Duplicate Class nodes with same FQN?

145 views
Skip to first unread message

Alistair Jones

unread,
Sep 5, 2015, 5:50:09 AM9/5/15
to jQAssistant
Hi,

I'm analysing the Neo4j codebase (what else?) so I did a simple scan in the repository root like this:

$ bin/jqassistant.sh scan --files ~/projects/neo4j/neo4j

This made a Neo4j database as expected, but when I looked more closely, I found many more Class nodes than I was expecting. I ran this query to see what's going on:
MATCH (n:Class) RETURN COUNT(n), n.fqn ORDER BY COUNT(n) DESC LIMIT 25
COUNT(n)n.fqn
828null
13org.apache.commons.collections.FastHashMap
13org.apache.commons.collections.FastHashMap$Values
13org.apache.commons.collections.BufferUnderflowException
13org.apache.commons.collections.FastHashMap$CollectionView$CollectionViewIterator
13org.apache.commons.collections.FastHashMap$1
13org.apache.commons.collections.FastHashMap$CollectionView
13org.apache.commons.collections.FastHashMap$EntrySet
13org.apache.commons.collections.ArrayStack
13org.apache.commons.collections.FastHashMap$KeySet
11org.neo4j.cypher.LabelScanHintException
11org.neo4j.cypher.EntityNotFoundException
11org.neo4j.cypher.internal.helpers.TypeSafeMathSupport$class
11org.neo4j.cypher.internal.helpers.CastSupport$
11org.neo4j.cypher.internal.helpers.CollectionSupport$$anonfun$castToIterable$1$$anonfun$applyOrElse$1
11org.neo4j.cypher.QueryStatistics$
11org.neo4j.cypher.CypherTypeException$
11org.neo4j.cypher.InvalidSemanticsException
11org.neo4j.cypher.ParameterNotFoundException
11org.neo4j.cypher.internal.helpers.CollectionSupport$class
11org.neo4j.cypher.PatternException
11org.neo4j.cypher.internal.helpers.CollectionSupport$$anonfun$asCollectionOf$1
11org.neo4j.cypher.IndexHintException
11org.neo4j.cypher.internal.helpers.CollectionSupport$NoValidValuesExceptions
11org.neo4j.cypher.internal.helpers.CollectionSupport$$anonfun$castToIterable$1


This shows that there are plenty of nodes with the same FQN. In total there are 265560 Class nodes but only 72530 unique FQNs.

This makes it really difficult to reason about how the classes are connected.

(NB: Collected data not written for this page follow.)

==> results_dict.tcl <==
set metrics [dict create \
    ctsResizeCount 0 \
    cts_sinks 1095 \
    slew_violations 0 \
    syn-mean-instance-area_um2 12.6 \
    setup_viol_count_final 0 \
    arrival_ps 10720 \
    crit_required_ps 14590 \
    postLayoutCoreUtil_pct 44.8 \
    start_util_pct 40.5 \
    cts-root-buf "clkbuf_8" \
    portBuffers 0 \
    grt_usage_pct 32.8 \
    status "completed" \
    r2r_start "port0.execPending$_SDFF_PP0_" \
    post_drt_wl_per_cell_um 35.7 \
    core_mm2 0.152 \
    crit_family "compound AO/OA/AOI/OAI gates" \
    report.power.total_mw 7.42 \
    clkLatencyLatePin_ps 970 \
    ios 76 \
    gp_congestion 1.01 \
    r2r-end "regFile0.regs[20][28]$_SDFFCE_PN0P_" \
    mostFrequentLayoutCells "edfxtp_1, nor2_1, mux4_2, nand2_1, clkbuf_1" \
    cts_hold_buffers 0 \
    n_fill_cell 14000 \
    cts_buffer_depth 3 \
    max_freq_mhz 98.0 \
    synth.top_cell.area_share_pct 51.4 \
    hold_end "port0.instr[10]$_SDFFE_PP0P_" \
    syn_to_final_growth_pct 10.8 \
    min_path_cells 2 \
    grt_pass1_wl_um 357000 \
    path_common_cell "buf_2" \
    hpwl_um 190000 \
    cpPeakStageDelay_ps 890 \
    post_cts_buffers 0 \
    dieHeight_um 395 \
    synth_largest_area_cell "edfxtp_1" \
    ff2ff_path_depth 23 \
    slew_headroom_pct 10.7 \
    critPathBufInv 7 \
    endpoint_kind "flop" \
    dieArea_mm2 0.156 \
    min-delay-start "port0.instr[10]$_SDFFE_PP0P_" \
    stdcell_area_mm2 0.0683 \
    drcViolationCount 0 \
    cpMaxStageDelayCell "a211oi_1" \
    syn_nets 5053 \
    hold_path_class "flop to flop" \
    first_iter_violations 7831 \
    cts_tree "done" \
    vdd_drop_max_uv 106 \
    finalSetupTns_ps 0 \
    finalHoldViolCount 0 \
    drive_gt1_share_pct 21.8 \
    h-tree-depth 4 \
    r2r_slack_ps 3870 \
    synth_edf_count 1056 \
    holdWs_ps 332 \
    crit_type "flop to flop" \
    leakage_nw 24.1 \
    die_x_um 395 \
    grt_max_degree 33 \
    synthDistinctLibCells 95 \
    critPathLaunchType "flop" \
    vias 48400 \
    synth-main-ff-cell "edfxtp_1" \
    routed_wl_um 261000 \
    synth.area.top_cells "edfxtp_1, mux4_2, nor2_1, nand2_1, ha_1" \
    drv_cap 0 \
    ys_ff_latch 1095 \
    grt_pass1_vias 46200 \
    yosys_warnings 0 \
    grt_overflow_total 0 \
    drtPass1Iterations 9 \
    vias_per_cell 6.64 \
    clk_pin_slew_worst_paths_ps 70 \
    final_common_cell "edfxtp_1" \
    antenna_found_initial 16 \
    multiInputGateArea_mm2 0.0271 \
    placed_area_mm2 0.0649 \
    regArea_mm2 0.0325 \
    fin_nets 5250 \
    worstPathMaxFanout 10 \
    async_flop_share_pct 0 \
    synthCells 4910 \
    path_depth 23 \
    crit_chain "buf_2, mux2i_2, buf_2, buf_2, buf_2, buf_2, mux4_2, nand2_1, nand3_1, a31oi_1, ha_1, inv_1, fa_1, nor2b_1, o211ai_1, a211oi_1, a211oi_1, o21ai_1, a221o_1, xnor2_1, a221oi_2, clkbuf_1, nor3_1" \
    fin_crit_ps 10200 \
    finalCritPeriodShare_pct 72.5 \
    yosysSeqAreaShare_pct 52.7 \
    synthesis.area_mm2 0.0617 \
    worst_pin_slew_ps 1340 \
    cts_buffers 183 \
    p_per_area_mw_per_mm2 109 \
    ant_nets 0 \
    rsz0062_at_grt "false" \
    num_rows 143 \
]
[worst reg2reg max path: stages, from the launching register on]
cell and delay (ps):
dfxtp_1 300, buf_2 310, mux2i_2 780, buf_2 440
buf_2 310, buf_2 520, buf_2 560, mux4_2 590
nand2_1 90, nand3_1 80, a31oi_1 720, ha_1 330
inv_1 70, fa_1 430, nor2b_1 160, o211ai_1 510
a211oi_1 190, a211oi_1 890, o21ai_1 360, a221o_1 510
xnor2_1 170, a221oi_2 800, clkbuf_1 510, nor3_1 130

I suspect that the duplicates arise when the same class is referred to from multiple separate jars, but that's only a guess.
Any suggestions for what I'm doing wrong?

In case it's important, I'm building jqassistant from the HEAD of master. But the behaviour seems identical in 1.0.0.

thanks!

-Alistair

Michael Hunger

unread,
Sep 5, 2015, 6:09:33 AM9/5/15
to jqass...@googlegroups.com
Cool stuff Alistair.

As classes in different jar artifacts can be different - imagine scanning a maven repo with different versions or a project which incorrectly refers to different versions of the same library

It would prob make sense to unify them if the artifacts/classes have the same name and hash same for jars.

Right now it might be a solution to limit the query to a single artifact?

Are your querying for a single module or across the project?

Otherwise Dirk, is it possible to mark the classes differently that are declared in a module directly?


Von meinem iPhone gesendet
--
You received this message because you are subscribed to the Google Groups "jQAssistant" group.
To unsubscribe from this group and stop receiving emails from it, send an email to jqassistant...@googlegroups.com.
To post to this group, send email to jqass...@googlegroups.com.
Visit this group at http://groups.google.com/group/jqassistant.
To view this discussion on the web visit https://groups.google.com/d/msgid/jqassistant/78ff3396-cc6b-4920-9e87-cbbaafb9f48a%40googlegroups.com.
For more options, visit https://groups.google.com/d/optout.

Dirk Mahler

unread,
Sep 5, 2015, 6:42:11 AM9/5/15
to jQAssistant
Hi Alistar,

thanks for playing with jQA ;-) I think the result of the following queries will make the data structures more clear:

match (a:Artifact)-[:CONTAINS]->(t:Type) return a.fileName, t.fqn, labels(t) limit 20

and

match (a:Artifact)-[:REQUIRES]->(t:Type) return a.fileName, t.fqn, labels(t) limit 20

In your case you'll see that a specific class is only contained in one JAR file but there are plenty of other JARs that require it. The required type nodes are just empty templates (i.e. only labeled with type and the fqn property) whereas the contained type nodes also carry a label telling you which concrete type you're looking at (i.e. class, interface, enum or annotation) and all the properties and relations needed to describe the type.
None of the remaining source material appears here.